At the age of six, I learned how to conserve ketchup for the first time. Squeeze the bottle, squeeze again, twist off the lid, pour water in, close the lid, shake, and squeeze once more. “Eat what you have, because many people aren’t fortunate enough to eat at all,” my grandmother trained me, she herself having learned this skill from her poor Russian-Jewish immigrant parents. With little money to spare, preserving food and money became treasured habits she attempted to extend to her own family. Despite their upbringing, my parents have been ingrained in the American around-the-clock work culture, constantly consumed by more important activities than eating. Part of this is due to the food insecurity inherited from my grandmother, as they have been taught to work hard and put a meal on the table. Despite the lengths my family has gone to obtain them, these meals have been seasoned with regret for as long as I have known.
The pure satisfaction brought along with cooking and preparing a meal is unmatched, but an activity my household hardly has time for. Diet culture praises, encourages, and idealizes flexibility and free time, convincing individuals to eat out less. The epitome of diet culture often revolves around making meals at home, taking time from individuals whose schedules do not allow it. Not only present on social media, diet culture and fatphobia have been present in established school systems, often disguised as nutrition lessons. I was given an assignment in middle school dance class to count my calories and present it on a poster board. Being swarmed by self-consciousness, putting all of this personal information on a presentation-ready poster made me grow weary. The mass of tears concealed in the glue of nutrition labels succeeded in making me weep once more as I walked around the room, staring at everyone’s posters. I had to constantly affirm myself with, “I love my body” and “Weight is mostly genetic.” Even still, I pondered what it would be like to not carry any personal rage over a mandatory assignment. While other kids were discussing their favorite dishes, I only felt disdain for my family and appearance, despite the fact that I loved them both. Despite knowing I should cherish my body, I felt even worse about how much I ate out.
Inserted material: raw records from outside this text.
[src/rtl/tmr_pkg.sv]
package tmr_pkg;

    localparam int TMR_DATA_W   = 32;
    localparam int TMR_BASE_DIV = 16;
    localparam int TMR_LOG_W    = 3;
    localparam logic [3:0] TMR_CFG_KEEP = 4'hB;

    typedef enum logic [1:0] {
        TMR_REG_CFG   = 2'd0,
        TMR_REG_START = 2'd1,
        TMR_REG_LEFT  = 2'd2,
        TMR_REG_NONE  = 2'd3
    } tmr_reg_e;

    typedef struct packed {
        logic                  load;
        logic [TMR_DATA_W-1:0] value;
    } tmr_load_t;

    // Ratio exponent: non-contiguous 3-bit code, plus one, wrapping mod 8.
    function automatic logic [TMR_LOG_W-1:0] tmr_ratio_log(input logic [3:0] cfg);
        logic [TMR_LOG_W-1:0] code;
        code = {cfg[3], cfg[1:0]};
        return code + 3'd1;
    endfunction

endpackage

[src/rtl/tmr_prescale.sv]
module tmr_prescale #(
    parameter int BASE_DIV = 16
) (
    input  logic clk,
    input  logic rst,
    output logic base_tick
);
    localparam int PW = $clog2(BASE_DIV);

    logic [PW-1:0] phase_q;

    always_ff @(posedge clk) begin
        if (rst)
            phase_q <= '0;
        else if (phase_q == PW'(BASE_DIV - 1))
            phase_q <= '0;
        else
            phase_q <= phase_q + 1'b1;
    end

    assign base_tick = (phase_q == PW'(BASE_DIV - 1));
endmodule

[src/rtl/tmr_divider.sv]
module tmr_divider #(
    parameter int LOG_W = 3
) (
    input  logic             clk,
    input  logic             rst,
    input  logic             load,
    input  logic             base_tick,
    input  logic [LOG_W-1:0] cfg_log,
    output logic             div_tick
);
    localparam int CW = (1 << LOG_W) - 1;

    logic [LOG_W-1:0] log_q;
    logic [CW-1:0]    sub_q;
    logic [CW-1:0]    limit;
    logic             skip_q;

    assign limit    = {CW{1'b1}} >> (LOG_W'(CW) - log_q);
    assign div_tick = base_tick && !skip_q && !load && (sub_q == limit);

    always_ff @(posedge clk) begin
        if (rst) begin
            log_q  <= '0;
            sub_q  <= '0;
            skip_q <= 1'b0;
        end else if (load) begin
            log_q  <= cfg_log;
            sub_q  <= '0;
            skip_q <= !base_tick;
        end else if (base_tick) begin
            if (skip_q) begin
                skip_q <= 1'b0;
            end else if (sub_q == limit) begin
                sub_q <= '0;
                log_q <= cfg_log;
            end else begin
                sub_q <= sub_q + 1'b1;
            end
        end
    end
endmodule

[src/rtl/tmr_count.sv]
module tmr_count
    import tmr_pkg::*;
#(
    parameter int DATA_W = TMR_DATA_W
) (
    input  logic              clk,
    input  logic              rst,
    input  tmr_load_t         ld,
    input  logic              div_tick,
    output logic [DATA_W-1:0] left,
    output logic              expire
);
    always_ff @(posedge clk) begin
        if (rst) begin
            left   <= '0;
            expire <= 1'b0;
        end else begin
            expire <= 1'b0;
            if (ld.load) begin
                left <= ld.value;
            end else if (div_tick && left != '0) begin
                left   <= left - 1'b1;
                expire <= (left == DATA_W'(1));
            end
        end
    end
endmodule

[src/rtl/tmr_countdown.sv]
module tmr_countdown
    import tmr_pkg::*;
#(
    parameter int DATA_W   = TMR_DATA_W,
    parameter int BASE_DIV = TMR_BASE_DIV,
    parameter int LOG_W    = TMR_LOG_W
) (
    input  logic              clk,
    input  logic              rst,
    input  logic              wr_en,
    input  logic [1:0]        wr_addr,
    input  logic [DATA_W-1:0] wr_data,
    input  logic [1:0]        rd_addr,
    output logic [DATA_W-1:0] rd_data,
    output logic              expire_o
);
    logic [3:0]        cfg_q;
    logic [DATA_W-1:0] start_q;
    logic [DATA_W-1:0] left;
    logic              base_tick;
    logic              div_tick;
    tmr_load_t         ld;

    assign ld.load  = wr_en && (tmr_reg_e'(wr_addr) == TMR_REG_START);
    assign ld.value = wr_data;

    always_ff @(posedge clk) begin
        if (rst) begin
            cfg_q   <= '0;
            start_q <= '0;
        end else if (wr_en) begin
            if (tmr_reg_e'(wr_addr) == TMR_REG_CFG)
                cfg_q <= wr_data[3:0] & TMR_CFG_KEEP;
            if (ld.load)
                start_q <= wr_data;
        end
    end

    tmr_prescale #(.BASE_DIV(BASE_DIV)) u_pre (
        .clk       (clk),
        .rst       (rst),
        .base_tick (base_tick)
    );

    tmr_divider #(.LOG_W(LOG_W)) u_div (
        .clk       (clk),
        .rst       (rst),
        .load      (ld.load),
        .base_tick (base_tick),
        .cfg_log   (tmr_ratio_log(cfg_q)),
        .div_tick  (div_tick)
    );

    tmr_count #(.DATA_W(DATA_W)) u_cnt (
        .clk      (clk),
        .rst      (rst),
        .ld       (ld),
        .div_tick (div_tick),
        .left     (left),
        .expire   (expire_o)
    );

    always_comb begin
        unique case (tmr_reg_e'(rd_addr))
            TMR_REG_CFG:   rd_data = {{(DATA_W-4){1'b0}}, cfg_q};
            TMR_REG_START: rd_data = start_q;
            TMR_REG_LEFT:  rd_data = left;
            default:       rd_data = '0;
        endcase
    end
endmodule

[config.mk]
export PLATFORM = sky130hd
export DESIGN_NAME = tmr_countdown
export DESIGN_NICKNAME = d
export VERILOG_FILES = /design/src/rtl/tmr_pkg.sv /design/src/rtl/tmr_prescale.sv /design/src/rtl/tmr_divider.sv /design/src/rtl/tmr_count.sv /design/src/rtl/tmr_countdown.sv
export SDC_FILE = /design/constraint.sdc
export NUM_CORES = 1
export LEC_CHECK = 0
export ABC_AREA = 1
export CAP_MARGIN = 10
export CORE_MARGIN = 1
export CORE_UTILIZATION = 55
export CTS_CLUSTER_SIZE = 14
export DETAILED_ROUTE_END_ITERATION = 10
export GPL_TIMING_DRIVEN = 0
export PLACE_DENSITY = 0.81
export SLEW_MARGIN = 25
export SYNTH_ARGS = -nofsm -noshare
export SYNTH_HDL_FRONTEND = slang
export SYNTH_SLANG_ARGS = --single-unit
export TNS_END_PERCENT = 20
[constraint.sdc]
create_clock -name clk -period 2.1 [get_ports clk]
set_clock_uncertainty 0.1 [all_clocks]
set_input_delay 0.42 -clock clk [delete_from_list [all_inputs] [get_ports clk]]
set_output_delay 0.42 -clock clk [all_outputs]
set_load 0.01 [all_outputs]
Similar to food insecurity, American media has never been truly representative of curvy girls. Whenever curvy women are placed in media, they are over-sexualized or known as nothing but “the fat girl.” Without seeing any positive picture of women who looked like me, I discovered body positivity as a safe haven, but it ended up negatively affecting me. Through a casual TikTok scroll, a video of a chubbier, not too much older than me, girl dancing to a trending song popped up. Not thinking anything of it, I tapped into the most menacing corner of the internet: the comment section. With the video music replaying repeatedly, I got lost in the swarming, ever-consuming black hole of replies and likes. Backhanded compliments and hate were splattered all over; a bombardment of “Too much skin,” “You’re so brave,” “Go eat a salad,” and “Go curvy girl, go!” Although some comments were constructed with good intentions, it felt like an arrow to the heart seeing people push this girl into one box, and made me begin to contemplate how people viewed me as a human, since their view of my personal life is limited.
Growing up in the American around-the-clock work culture where cooking at home is a luxury of time many people lack, combined with society’s robust fatphobia despite one’s personal circumstances and genetics has made me realize one thing: people must relearn how to perceive others. Seemingly harmless comments and jokes have the power to gut confidence and self-worth, especially when one’s body image is wrapped up in ancestral culture and history. How both my grandmother and I were raised has affected my empathy toward individuals who lack access to healthy food, as well as the time needed to make it, knowing that body shape is not a choice.